_Given records_
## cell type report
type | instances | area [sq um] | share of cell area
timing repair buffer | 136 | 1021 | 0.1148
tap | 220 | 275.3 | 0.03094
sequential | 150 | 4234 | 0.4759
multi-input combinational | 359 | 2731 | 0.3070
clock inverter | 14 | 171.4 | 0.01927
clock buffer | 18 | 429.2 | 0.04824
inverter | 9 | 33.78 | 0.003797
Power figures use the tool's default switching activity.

_Task brief_
Word for word, repeat the lines that begin at the one with "multi-input combinational |" and continue to the end of the listing above.

_Reply to the exercise_
multi-input combinational | 359 | 2731 | 0.3070
clock inverter | 14 | 171.4 | 0.01927
clock buffer | 18 | 429.2 | 0.04824
inverter | 9 | 33.78 | 0.003797
Power figures use the tool's default switching activity.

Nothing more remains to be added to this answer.